Material provided:
● ● ●

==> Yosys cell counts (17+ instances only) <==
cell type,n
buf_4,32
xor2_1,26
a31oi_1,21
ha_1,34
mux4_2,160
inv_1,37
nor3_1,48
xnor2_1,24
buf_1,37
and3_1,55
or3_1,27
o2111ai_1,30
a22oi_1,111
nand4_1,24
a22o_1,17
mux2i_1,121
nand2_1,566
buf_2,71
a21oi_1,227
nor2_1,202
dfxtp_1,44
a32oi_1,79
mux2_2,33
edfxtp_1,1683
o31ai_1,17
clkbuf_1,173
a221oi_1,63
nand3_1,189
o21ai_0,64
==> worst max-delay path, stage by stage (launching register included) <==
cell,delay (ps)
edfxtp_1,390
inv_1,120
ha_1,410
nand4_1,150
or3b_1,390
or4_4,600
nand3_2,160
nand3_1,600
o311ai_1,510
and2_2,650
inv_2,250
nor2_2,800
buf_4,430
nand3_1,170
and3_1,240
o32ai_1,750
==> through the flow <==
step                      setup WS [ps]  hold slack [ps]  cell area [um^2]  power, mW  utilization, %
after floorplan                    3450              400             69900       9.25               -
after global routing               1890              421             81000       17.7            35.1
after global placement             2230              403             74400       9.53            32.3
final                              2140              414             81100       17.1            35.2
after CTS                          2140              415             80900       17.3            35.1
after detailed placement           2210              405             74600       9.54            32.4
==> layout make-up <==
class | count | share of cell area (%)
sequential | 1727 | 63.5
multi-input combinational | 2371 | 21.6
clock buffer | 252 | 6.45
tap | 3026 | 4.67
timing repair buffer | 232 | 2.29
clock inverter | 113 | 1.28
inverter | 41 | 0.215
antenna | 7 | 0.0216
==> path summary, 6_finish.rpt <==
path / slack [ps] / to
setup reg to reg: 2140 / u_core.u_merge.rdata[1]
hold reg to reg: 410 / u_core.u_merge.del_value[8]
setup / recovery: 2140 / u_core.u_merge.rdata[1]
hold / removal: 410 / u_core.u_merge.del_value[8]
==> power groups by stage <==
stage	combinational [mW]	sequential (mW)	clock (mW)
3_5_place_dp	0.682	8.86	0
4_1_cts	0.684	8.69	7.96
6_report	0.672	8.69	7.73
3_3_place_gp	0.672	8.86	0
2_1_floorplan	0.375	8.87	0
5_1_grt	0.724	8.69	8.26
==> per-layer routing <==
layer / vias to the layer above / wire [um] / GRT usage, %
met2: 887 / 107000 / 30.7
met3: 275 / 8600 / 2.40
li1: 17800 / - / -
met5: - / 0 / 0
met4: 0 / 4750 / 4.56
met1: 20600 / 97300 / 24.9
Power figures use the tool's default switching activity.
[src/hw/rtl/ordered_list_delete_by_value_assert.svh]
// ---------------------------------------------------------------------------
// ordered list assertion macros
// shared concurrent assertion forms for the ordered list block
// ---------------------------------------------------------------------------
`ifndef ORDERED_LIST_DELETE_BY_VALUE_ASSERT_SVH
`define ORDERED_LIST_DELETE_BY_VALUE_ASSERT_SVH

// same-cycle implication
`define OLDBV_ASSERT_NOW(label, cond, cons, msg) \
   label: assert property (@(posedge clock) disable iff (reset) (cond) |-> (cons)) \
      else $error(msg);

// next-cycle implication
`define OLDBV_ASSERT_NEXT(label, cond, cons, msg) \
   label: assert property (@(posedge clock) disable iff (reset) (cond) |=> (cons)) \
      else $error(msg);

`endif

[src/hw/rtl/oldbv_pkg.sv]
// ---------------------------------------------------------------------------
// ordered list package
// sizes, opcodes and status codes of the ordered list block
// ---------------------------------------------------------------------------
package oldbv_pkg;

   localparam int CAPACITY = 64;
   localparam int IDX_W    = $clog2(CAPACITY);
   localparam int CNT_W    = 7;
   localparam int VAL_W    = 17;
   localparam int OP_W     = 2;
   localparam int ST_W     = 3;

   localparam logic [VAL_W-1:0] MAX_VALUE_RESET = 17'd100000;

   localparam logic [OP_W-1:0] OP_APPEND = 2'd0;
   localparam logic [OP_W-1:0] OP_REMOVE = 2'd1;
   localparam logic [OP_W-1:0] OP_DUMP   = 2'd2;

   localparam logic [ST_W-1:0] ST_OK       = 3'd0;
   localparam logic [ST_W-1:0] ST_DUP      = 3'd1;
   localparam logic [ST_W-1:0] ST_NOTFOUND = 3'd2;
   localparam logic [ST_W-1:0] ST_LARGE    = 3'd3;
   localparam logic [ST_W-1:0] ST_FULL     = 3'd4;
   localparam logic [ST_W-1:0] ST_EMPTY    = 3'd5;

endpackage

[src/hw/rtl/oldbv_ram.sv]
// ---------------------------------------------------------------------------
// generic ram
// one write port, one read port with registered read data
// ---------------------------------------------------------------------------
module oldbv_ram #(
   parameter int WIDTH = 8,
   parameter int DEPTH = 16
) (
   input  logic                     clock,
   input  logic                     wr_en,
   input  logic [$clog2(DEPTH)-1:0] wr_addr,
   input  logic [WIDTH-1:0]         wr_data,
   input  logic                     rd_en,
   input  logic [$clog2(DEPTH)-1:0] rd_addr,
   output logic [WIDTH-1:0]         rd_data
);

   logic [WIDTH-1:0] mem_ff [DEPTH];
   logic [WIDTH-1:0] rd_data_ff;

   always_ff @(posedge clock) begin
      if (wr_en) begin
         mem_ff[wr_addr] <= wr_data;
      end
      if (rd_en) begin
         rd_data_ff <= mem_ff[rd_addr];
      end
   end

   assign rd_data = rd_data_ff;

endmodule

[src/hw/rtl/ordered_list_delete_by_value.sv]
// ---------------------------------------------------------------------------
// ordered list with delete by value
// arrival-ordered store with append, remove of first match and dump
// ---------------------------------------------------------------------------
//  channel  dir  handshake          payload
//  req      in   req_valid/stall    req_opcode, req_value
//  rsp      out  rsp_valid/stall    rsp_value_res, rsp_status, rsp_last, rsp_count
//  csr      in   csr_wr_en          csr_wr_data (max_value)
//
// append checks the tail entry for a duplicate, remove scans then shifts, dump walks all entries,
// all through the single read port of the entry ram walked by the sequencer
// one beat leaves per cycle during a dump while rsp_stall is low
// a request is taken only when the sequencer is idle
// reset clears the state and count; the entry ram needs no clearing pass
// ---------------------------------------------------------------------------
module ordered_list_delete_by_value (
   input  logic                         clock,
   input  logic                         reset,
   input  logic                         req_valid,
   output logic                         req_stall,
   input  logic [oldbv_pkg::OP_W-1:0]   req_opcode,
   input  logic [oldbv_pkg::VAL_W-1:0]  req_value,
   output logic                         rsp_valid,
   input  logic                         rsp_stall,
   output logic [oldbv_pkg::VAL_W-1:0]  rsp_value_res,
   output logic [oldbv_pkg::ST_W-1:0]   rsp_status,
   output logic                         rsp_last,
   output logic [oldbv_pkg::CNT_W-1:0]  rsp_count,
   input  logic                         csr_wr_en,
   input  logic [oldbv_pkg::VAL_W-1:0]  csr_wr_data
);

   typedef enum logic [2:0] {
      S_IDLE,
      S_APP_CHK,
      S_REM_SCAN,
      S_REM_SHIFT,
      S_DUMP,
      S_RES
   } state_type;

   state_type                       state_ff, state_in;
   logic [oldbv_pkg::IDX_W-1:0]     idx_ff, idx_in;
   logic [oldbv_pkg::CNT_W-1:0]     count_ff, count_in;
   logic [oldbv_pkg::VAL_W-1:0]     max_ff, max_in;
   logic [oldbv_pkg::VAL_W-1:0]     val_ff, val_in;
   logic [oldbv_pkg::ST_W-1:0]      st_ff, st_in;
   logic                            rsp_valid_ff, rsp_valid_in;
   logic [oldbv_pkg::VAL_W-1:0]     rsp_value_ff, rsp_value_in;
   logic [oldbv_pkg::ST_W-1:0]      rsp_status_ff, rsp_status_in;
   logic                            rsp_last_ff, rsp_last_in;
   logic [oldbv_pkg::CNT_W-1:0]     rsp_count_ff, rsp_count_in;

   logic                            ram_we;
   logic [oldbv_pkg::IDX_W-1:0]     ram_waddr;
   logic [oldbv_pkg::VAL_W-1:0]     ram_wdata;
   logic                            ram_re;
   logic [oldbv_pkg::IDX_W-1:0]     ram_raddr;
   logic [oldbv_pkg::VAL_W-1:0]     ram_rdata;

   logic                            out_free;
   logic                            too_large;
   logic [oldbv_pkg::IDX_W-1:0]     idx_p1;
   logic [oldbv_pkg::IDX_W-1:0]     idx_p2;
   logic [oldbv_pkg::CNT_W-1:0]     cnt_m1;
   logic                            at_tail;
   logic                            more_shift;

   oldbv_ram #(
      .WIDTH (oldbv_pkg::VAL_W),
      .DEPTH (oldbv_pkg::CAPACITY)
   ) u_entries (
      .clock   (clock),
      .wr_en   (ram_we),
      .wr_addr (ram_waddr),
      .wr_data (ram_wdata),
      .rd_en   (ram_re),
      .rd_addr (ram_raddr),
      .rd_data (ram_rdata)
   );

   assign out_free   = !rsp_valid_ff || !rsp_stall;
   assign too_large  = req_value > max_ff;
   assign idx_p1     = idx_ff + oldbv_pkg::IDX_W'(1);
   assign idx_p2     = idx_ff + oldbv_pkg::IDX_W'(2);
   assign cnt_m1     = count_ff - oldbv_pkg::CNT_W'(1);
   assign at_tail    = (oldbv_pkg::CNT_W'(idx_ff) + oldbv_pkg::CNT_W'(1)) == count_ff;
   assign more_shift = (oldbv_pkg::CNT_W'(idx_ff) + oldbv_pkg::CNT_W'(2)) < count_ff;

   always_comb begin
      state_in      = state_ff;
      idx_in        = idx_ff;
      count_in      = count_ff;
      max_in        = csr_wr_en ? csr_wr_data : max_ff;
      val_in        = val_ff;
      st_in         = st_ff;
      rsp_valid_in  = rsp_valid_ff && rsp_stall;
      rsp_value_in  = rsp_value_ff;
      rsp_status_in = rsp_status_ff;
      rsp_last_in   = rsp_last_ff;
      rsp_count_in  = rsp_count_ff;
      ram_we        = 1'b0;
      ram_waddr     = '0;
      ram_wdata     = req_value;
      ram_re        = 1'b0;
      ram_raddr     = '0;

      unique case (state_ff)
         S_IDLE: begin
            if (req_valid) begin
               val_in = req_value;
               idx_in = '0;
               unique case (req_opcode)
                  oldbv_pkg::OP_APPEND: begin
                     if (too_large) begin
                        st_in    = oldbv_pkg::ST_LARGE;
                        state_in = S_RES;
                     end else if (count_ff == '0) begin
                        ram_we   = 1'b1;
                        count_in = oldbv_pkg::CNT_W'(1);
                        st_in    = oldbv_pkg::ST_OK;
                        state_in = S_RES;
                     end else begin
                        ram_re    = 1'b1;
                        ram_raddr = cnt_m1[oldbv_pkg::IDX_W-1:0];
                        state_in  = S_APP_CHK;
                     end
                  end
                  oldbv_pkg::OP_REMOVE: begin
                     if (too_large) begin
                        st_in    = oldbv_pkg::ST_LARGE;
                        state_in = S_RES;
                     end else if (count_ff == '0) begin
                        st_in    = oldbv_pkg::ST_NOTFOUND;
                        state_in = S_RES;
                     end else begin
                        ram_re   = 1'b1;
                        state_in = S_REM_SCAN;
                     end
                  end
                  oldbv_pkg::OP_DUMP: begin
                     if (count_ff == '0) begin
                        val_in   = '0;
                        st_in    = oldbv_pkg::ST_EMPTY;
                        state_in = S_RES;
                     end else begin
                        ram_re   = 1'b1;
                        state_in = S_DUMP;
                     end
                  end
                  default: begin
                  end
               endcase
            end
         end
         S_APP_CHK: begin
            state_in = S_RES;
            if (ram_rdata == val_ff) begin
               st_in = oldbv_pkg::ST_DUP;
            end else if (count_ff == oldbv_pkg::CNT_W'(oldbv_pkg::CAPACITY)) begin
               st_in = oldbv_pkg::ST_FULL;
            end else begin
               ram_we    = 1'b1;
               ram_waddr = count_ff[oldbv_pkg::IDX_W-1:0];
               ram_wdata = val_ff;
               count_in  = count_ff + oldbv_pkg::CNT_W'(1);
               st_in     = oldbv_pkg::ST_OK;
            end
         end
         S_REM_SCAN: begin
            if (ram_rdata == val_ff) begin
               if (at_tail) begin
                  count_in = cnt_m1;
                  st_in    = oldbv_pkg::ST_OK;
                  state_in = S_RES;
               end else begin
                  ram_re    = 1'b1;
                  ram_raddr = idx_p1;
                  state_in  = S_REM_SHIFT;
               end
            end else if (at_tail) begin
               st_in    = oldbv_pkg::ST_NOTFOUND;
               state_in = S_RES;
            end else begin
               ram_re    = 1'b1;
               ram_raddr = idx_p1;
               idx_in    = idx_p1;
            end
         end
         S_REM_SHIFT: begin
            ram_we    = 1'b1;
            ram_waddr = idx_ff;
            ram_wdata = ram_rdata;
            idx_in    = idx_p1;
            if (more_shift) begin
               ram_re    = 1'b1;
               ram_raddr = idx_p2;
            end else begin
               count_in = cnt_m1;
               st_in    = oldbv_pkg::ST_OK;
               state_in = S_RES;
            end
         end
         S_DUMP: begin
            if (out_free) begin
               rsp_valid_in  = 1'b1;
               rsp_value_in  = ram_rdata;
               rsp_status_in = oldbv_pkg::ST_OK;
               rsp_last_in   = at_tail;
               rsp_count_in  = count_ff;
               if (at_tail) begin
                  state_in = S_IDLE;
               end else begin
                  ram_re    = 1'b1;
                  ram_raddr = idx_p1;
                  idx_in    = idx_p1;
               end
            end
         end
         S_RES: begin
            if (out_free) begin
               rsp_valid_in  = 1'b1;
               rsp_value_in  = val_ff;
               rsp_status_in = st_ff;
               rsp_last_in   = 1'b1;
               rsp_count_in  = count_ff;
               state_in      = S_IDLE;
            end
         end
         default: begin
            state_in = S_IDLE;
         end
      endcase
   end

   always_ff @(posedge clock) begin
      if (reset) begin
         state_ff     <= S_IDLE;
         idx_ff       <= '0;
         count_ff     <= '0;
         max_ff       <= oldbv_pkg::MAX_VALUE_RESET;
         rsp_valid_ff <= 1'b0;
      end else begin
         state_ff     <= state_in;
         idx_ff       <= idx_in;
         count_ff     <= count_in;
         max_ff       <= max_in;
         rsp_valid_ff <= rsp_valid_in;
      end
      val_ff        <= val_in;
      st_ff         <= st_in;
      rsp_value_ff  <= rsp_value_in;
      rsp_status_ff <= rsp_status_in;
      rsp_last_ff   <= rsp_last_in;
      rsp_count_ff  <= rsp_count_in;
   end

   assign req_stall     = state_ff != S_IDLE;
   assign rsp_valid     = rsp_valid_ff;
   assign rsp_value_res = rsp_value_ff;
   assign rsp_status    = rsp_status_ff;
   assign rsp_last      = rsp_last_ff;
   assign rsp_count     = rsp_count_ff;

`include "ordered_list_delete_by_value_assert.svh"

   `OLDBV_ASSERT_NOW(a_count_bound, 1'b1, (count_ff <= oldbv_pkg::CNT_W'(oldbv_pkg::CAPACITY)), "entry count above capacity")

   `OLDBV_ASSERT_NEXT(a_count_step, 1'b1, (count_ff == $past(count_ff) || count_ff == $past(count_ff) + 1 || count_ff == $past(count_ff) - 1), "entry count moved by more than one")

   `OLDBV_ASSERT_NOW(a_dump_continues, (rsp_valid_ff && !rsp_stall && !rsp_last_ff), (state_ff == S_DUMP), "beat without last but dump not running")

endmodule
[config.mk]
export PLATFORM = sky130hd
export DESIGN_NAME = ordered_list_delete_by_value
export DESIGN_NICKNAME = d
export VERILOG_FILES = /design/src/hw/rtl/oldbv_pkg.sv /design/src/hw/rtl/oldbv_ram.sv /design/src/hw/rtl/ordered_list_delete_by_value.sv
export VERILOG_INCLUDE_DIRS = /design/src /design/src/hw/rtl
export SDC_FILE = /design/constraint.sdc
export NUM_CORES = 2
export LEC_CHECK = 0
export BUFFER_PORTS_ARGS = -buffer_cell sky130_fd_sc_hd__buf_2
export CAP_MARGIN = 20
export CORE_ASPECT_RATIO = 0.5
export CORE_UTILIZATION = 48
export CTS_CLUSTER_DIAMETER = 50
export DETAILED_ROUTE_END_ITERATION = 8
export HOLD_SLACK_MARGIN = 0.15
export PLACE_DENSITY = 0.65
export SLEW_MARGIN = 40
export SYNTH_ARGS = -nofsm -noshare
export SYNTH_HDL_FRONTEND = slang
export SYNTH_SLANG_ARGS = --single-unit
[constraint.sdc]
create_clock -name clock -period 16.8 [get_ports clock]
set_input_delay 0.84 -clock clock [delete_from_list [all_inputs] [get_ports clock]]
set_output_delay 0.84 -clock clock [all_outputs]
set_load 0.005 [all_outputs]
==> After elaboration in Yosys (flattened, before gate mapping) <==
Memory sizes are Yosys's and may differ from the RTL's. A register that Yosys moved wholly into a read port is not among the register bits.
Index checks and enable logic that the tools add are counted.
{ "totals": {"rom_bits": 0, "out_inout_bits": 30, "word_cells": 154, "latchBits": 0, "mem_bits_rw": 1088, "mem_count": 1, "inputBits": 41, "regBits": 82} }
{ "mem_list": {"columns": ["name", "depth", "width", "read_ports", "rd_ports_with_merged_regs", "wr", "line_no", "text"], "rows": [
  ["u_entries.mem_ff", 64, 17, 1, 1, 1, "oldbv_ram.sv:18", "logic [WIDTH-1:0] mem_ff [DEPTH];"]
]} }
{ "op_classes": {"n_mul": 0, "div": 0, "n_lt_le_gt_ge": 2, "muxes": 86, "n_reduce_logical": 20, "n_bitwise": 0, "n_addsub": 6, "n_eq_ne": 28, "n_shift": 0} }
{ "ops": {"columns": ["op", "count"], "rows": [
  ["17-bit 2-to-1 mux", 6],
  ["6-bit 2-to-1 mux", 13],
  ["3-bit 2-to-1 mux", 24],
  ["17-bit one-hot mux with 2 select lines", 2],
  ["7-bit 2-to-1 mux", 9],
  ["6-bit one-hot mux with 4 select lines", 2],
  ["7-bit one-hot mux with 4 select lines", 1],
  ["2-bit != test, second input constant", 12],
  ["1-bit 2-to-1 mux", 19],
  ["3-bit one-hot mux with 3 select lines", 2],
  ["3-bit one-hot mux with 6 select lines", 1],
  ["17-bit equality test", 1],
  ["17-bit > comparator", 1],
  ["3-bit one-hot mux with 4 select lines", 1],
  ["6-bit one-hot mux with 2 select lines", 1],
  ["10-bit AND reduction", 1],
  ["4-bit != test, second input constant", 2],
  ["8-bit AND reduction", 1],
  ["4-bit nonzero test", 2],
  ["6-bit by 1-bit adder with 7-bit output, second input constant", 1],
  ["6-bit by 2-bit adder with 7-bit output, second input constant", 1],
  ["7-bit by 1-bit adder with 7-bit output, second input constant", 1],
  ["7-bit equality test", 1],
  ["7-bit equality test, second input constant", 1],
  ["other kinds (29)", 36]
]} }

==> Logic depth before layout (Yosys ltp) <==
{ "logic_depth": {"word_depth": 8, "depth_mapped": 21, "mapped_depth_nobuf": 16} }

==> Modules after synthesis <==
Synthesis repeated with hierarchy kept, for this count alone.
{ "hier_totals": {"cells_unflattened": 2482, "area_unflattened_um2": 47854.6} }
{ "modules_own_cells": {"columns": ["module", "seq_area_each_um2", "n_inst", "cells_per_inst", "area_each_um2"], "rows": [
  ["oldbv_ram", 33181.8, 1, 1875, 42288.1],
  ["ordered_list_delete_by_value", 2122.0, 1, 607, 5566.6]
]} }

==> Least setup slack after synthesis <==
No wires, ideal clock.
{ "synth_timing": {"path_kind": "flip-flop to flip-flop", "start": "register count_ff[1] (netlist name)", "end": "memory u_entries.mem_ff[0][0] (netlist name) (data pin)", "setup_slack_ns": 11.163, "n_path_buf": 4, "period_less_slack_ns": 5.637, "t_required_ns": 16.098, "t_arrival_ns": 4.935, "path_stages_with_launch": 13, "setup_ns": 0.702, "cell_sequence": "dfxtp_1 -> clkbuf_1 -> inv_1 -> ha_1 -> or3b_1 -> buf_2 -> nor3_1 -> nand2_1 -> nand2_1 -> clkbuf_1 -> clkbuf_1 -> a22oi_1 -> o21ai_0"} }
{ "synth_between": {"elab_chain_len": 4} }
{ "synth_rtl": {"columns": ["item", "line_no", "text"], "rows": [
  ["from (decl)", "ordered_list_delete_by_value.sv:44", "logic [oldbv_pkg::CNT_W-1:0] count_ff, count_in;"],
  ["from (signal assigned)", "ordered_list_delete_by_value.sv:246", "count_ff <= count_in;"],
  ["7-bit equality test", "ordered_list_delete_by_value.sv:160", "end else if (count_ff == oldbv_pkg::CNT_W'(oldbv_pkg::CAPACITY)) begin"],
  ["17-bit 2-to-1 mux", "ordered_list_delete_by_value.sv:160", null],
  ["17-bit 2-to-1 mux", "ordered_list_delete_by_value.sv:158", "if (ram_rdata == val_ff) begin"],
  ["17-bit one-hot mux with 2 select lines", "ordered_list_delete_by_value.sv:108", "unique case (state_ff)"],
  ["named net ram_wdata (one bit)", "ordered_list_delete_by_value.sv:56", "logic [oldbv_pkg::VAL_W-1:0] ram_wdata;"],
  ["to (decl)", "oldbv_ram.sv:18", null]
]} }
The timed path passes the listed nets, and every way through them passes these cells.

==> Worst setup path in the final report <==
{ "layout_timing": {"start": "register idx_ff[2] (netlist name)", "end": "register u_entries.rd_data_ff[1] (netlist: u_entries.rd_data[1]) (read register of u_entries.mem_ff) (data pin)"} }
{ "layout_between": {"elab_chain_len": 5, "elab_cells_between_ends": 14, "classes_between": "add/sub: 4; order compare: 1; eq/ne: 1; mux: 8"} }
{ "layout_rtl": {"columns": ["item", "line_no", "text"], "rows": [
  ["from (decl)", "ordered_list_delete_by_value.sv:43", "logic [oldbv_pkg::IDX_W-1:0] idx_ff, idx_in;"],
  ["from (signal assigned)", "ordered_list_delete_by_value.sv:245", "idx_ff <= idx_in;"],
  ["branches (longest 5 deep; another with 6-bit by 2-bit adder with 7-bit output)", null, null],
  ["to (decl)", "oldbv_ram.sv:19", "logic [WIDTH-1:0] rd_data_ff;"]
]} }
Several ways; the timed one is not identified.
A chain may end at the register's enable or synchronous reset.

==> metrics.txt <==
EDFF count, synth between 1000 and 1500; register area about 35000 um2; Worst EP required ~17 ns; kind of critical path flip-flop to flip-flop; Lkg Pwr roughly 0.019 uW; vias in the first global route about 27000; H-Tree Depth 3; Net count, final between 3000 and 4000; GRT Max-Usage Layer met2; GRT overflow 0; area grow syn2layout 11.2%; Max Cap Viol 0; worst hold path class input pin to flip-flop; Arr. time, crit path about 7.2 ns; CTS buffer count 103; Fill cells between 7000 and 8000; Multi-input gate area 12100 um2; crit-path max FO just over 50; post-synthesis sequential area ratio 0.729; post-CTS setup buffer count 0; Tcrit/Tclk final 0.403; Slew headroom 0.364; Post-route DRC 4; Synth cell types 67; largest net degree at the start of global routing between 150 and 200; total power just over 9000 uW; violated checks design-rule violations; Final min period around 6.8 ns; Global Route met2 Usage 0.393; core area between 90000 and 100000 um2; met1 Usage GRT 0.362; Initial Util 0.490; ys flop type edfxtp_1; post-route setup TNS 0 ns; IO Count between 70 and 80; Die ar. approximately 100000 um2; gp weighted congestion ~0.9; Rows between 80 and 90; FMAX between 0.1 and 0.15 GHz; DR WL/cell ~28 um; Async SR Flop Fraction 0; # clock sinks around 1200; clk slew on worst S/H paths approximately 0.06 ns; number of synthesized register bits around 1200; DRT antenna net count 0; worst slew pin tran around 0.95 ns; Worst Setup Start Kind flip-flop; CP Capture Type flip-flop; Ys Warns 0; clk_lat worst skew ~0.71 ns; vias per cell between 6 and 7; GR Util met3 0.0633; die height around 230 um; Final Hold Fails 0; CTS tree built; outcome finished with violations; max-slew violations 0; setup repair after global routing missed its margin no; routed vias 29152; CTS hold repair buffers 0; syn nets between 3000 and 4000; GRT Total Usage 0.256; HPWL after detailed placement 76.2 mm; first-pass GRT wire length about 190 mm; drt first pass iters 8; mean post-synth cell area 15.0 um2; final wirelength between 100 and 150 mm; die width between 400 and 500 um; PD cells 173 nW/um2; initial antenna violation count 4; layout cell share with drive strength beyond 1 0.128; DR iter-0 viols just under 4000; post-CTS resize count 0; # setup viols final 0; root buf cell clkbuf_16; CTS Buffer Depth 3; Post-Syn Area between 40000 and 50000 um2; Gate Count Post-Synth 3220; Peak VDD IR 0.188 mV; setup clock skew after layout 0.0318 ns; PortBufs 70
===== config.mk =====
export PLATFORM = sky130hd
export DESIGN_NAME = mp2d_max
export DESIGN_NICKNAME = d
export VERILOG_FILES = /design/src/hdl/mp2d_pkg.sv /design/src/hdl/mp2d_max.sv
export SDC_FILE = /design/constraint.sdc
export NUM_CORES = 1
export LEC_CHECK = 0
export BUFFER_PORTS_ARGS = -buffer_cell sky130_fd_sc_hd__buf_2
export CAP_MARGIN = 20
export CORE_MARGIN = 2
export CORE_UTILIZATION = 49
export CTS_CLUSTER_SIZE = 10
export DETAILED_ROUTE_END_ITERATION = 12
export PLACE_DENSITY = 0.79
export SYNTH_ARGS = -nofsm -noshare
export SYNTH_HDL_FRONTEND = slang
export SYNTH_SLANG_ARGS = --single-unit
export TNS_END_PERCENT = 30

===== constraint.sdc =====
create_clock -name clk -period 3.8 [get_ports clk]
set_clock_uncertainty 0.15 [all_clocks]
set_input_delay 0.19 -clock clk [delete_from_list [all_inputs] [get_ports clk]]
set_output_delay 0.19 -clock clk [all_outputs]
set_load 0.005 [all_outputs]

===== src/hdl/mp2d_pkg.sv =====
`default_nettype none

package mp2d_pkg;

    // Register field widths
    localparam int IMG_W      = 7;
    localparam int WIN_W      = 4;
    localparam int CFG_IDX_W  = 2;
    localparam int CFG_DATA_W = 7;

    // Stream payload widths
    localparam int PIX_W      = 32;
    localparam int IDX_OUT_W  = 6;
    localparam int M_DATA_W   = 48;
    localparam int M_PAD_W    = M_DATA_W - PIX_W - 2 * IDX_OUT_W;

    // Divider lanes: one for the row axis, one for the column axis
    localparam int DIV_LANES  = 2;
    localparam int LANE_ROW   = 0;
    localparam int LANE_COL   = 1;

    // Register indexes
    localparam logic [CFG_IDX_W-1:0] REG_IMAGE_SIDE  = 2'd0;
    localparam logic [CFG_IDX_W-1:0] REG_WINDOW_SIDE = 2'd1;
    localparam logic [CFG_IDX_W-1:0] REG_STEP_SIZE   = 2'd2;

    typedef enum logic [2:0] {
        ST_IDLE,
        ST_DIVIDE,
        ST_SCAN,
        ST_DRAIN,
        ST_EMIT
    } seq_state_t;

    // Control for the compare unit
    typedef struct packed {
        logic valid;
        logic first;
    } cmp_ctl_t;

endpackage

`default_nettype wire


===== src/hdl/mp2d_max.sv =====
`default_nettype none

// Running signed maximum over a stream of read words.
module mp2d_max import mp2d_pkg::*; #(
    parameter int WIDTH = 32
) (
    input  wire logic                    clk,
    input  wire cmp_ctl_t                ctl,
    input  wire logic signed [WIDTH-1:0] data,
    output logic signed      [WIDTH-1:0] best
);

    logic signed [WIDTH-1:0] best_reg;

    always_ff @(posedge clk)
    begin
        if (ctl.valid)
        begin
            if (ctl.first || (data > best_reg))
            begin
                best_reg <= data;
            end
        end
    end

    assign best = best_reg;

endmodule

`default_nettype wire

● ● ●

From the lines above, copy those that contain the word "test".

  ["2-bit != test, second input constant", 12],
  ["17-bit equality test", 1],
  ["4-bit != test, second input constant", 2],
  ["4-bit nonzero test", 2],
  ["7-bit equality test", 1],
  ["7-bit equality test, second input constant", 1],
  ["7-bit equality test", "ordered_list_delete_by_value.sv:160", "end else if (count_ff == oldbv_pkg::CNT_W'(oldbv_pkg::CAPACITY)) begin"],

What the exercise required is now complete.